*** Opening of MATERIAL TO PROCESS ***
==> src/rtl/register_file.sv <==
// ============================================================================
// register_file : NUM_REGS x DATA_WIDTH operand store, 2 async read / 1 sync write port
// Optional macro REGFILE_WRITE_BYPASS_EN forwards write_data to a matching read port.
// Revision 1.0
// ============================================================================
`default_nettype none

module register_file #(
   parameter int DATA_WIDTH = 32,
   parameter int ADDR_WIDTH = 2
) (
   input  logic                  clk,
   input  logic                  rst_n,
   input  logic [ADDR_WIDTH-1:0] read_register_port_0,
   input  logic [ADDR_WIDTH-1:0] read_register_port_1,
   input  logic [ADDR_WIDTH-1:0] write_register,
   input  logic [DATA_WIDTH-1:0] write_data,
   input  logic                  write_enable,
   output logic [DATA_WIDTH-1:0] read_data_port_0,
   output logic [DATA_WIDTH-1:0] read_data_port_1
);

   localparam int NUM_REGS  = 2 ** ADDR_WIDTH;
   localparam int NUM_PORTS = 2;

   logic [DATA_WIDTH-1:0] regs [NUM_REGS];

   logic [ADDR_WIDTH-1:0] read_addr [NUM_PORTS];
   logic [DATA_WIDTH-1:0] read_data [NUM_PORTS];

   always_ff @(posedge clk or negedge rst_n) begin
      if (!rst_n) begin
         for (int i = 0; i < NUM_REGS; i++) begin
            regs[i] <= '0;
         end
      end else if (write_enable) begin
         regs[write_register] <= write_data;
      end
   end

   assign read_addr[0] = read_register_port_0;
   assign read_addr[1] = read_register_port_1;

   // Outputs are forced to zero under reset so forwarding cannot leak write_data.
   for (genvar p = 0; p < NUM_PORTS; p++) begin : g_read_port
      always_comb begin
         read_data[p] = regs[read_addr[p]];
`ifdef REGFILE_WRITE_BYPASS_EN
         if (write_enable && (read_addr[p] == write_register)) begin
            read_data[p] = write_data;
         end
`endif
         if (!rst_n) begin
            read_data[p] = '0;
         end
      end
   end

   assign read_data_port_0 = read_data[0];
   assign read_data_port_1 = read_data[1];

endmodule

`default_nettype wire
$ cat src/rtl/lenet_layer_sched.sv
// Frame-level scheduler: walks CONV1..FC one feature map at a time over a
// start/done pulse handshake and publishes stage/map for bank selection.
module lenet_layer_sched
  import lenet_pkg::*;
#(
  parameter int unsigned N_CONV1     = DEF_N_CONV1,
  parameter int unsigned N_POOL1     = DEF_N_POOL1,
  parameter int unsigned N_CONV2     = DEF_N_CONV2,
  parameter int unsigned N_POOL2     = DEF_N_POOL2,
  parameter int unsigned N_FC        = DEF_N_FC,
  parameter int unsigned TIMEOUT_CYC = 4096
) (
  input  logic                  clk,
  input  logic                  rst_n,
  input  logic                  frame_start,
  input  logic                  frame_abort,
  input  logic [NUM_STAGES-1:0] stage_done,
  output logic [NUM_STAGES-1:0] stage_start,
  output logic [STAGE_W-1:0]    stage_id,
  output logic [MAP_W-1:0]      map_idx,
  output logic                  busy,
  output logic                  frame_done,
  output logic                  err
);

  if (N_CONV1 < 1 || N_CONV1 > 16 || N_POOL1 < 1 || N_POOL1 > 16 ||
      N_CONV2 < 1 || N_CONV2 > 16 || N_POOL2 < 1 || N_POOL2 > 16 ||
      N_FC < 1 || N_FC > 16) begin : g_bad_map_count
    $error("lenet_layer_sched: every N_* must lie in 1..16");
  end
  if (TIMEOUT_CYC < 2) begin : g_bad_timeout
    $error("lenet_layer_sched: TIMEOUT_CYC must be at least 2");
  end

  sched_state_e          state_q, state_d;
  logic [STAGE_W-1:0]    stage_id_q, stage_id_d;
  logic [MAP_W-1:0]      map_idx_q, map_idx_d;
  logic [NUM_STAGES-1:0] stage_start_q, stage_start_d;
  logic                  busy_q, busy_d;
  logic                  frame_done_q, frame_done_d;
  logic                  err_q, err_d;

  logic [4:0]            lim_c;
  logic                  last_map_c;
  logic [NUM_STAGES-1:0] cur_oh_c;
  logic                  done_hit_c;
  logic                  done_other_c;
  logic                  wdt_clr_c;
  logic                  wdt_en_c;
  logic                  wdt_expire;

  // Iterations per frame for the active stage.
  always_comb begin
    unique case (stage_id_q)
      STG_CONV1: lim_c = 5'(N_CONV1);
      STG_POOL1: lim_c = 5'(N_POOL1);
      STG_CONV2: lim_c = 5'(N_CONV2);
      STG_POOL2: lim_c = 5'(N_POOL2);
      default:   lim_c = 5'(N_FC);
    endcase
  end

  assign last_map_c   = ({1'b0, map_idx_q} == (lim_c - 5'd1));
  assign cur_oh_c     = stage_onehot(stage_id_q);
  assign done_hit_c   = |(stage_done & cur_oh_c);
  assign done_other_c = |(stage_done & ~cur_oh_c);

  // Watchdog reads 0 during LAUNCH and counts through LAUNCH and WAIT.
  assign wdt_clr_c = (state_d == ST_LAUNCH) || (state_d == ST_IDLE);
  assign wdt_en_c  = (state_q == ST_LAUNCH) || (state_q == ST_WAIT);

  lenet_wdt #(
    .TIMEOUT_CYC (TIMEOUT_CYC)
  ) u_wdt (
    .clk    (clk),
    .rst_n  (rst_n),
    .clr    (wdt_clr_c),
    .en     (wdt_en_c),
    .expire (wdt_expire)
  );

  always_comb begin
    state_d    = state_q;
    stage_id_d = stage_id_q;
    map_idx_d  = map_idx_q;
    err_d      = err_q;
    if (frame_abort) begin
      state_d    = ST_IDLE;
      stage_id_d = '0;
      map_idx_d  = '0;
    end else begin
      unique case (state_q)
        ST_IDLE: begin
          if (frame_start) begin
            state_d    = ST_LAUNCH;
            stage_id_d = STG_CONV1;
            map_idx_d  = '0;
            err_d      = 1'b0;
          end else if (|stage_done) begin
            err_d = 1'b1;
          end
        end
        ST_LAUNCH: begin
          // Engines cannot legally answer in the start cycle itself.
          state_d = ST_WAIT;
          if (|stage_done) err_d = 1'b1;
        end
        ST_WAIT: begin
          if (done_other_c) err_d = 1'b1;
          if (done_hit_c) begin
            state_d = ST_NEXT;
          end else if (wdt_expire) begin
            state_d    = ST_IDLE;
            stage_id_d = '0;
            map_idx_d  = '0;
            err_d      = 1'b1;
          end
        end
        ST_NEXT: begin
          if (done_other_c) err_d = 1'b1;
          state_d = ST_LAUNCH;
          if (last_map_c) begin
            map_idx_d = '0;
            if (stage_id_q == STG_FC) begin
              state_d = ST_DONE;
            end else begin
              stage_id_d = stage_id_q + 3'd1;
            end
          end else begin
            map_idx_d = map_idx_q + 4'd1;
          end
        end
        ST_DONE: begin
          if (done_other_c) err_d = 1'b1;
          state_d    = ST_IDLE;
          stage_id_d = '0;
          map_idx_d  = '0;
        end
        default: begin
          state_d    = ST_IDLE;
          stage_id_d = '0;
          map_idx_d  = '0;
        end
      endcase
    end
    stage_start_d = (state_d == ST_LAUNCH) ? stage_onehot(stage_id_d) : '0;
    busy_d        = (state_d != ST_IDLE);
    frame_done_d  = (state_d == ST_DONE);
  end

  always_ff @(posedge clk or negedge rst_n) begin
    if (!rst_n) begin
      state_q       <= ST_IDLE;
      stage_id_q    <= '0;
      map_idx_q     <= '0;
      stage_start_q <= '0;
      busy_q        <= 1'b0;
      frame_done_q  <= 1'b0;
      err_q         <= 1'b0;
    end else begin
      state_q       <= state_d;
      stage_id_q    <= stage_id_d;
      map_idx_q     <= map_idx_d;
      stage_start_q <= stage_start_d;
      busy_q        <= busy_d;
      frame_done_q  <= frame_done_d;
      err_q         <= err_d;
    end
  end

  assign stage_start = stage_start_q;
  assign stage_id    = stage_id_q;
  assign map_idx     = map_idx_q;
  assign busy        = busy_q;
  assign frame_done  = frame_done_q;
  assign err         = err_q;

endmodule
*** Close of MATERIAL TO PROCESS ***
> _WHAT IS BEING ASKED_: Reproduce the entries above exactly, but only the lines between the line holding "for (genvar p" and the line holding "assign read_data_port_0 = read_data[0];", inclusive.

> _RESPONSE TO THE TASK_:
   for (genvar p = 0; p < NUM_PORTS; p++) begin : g_read_port
      always_comb begin
         read_data[p] = regs[read_addr[p]];
`ifdef REGFILE_WRITE_BYPASS_EN
         if (write_enable && (read_addr[p] == write_register)) begin
            read_data[p] = write_data;
         end
`endif
         if (!rst_n) begin
            read_data[p] = '0;
         end
      end
   end

   assign read_data_port_0 = read_data[0];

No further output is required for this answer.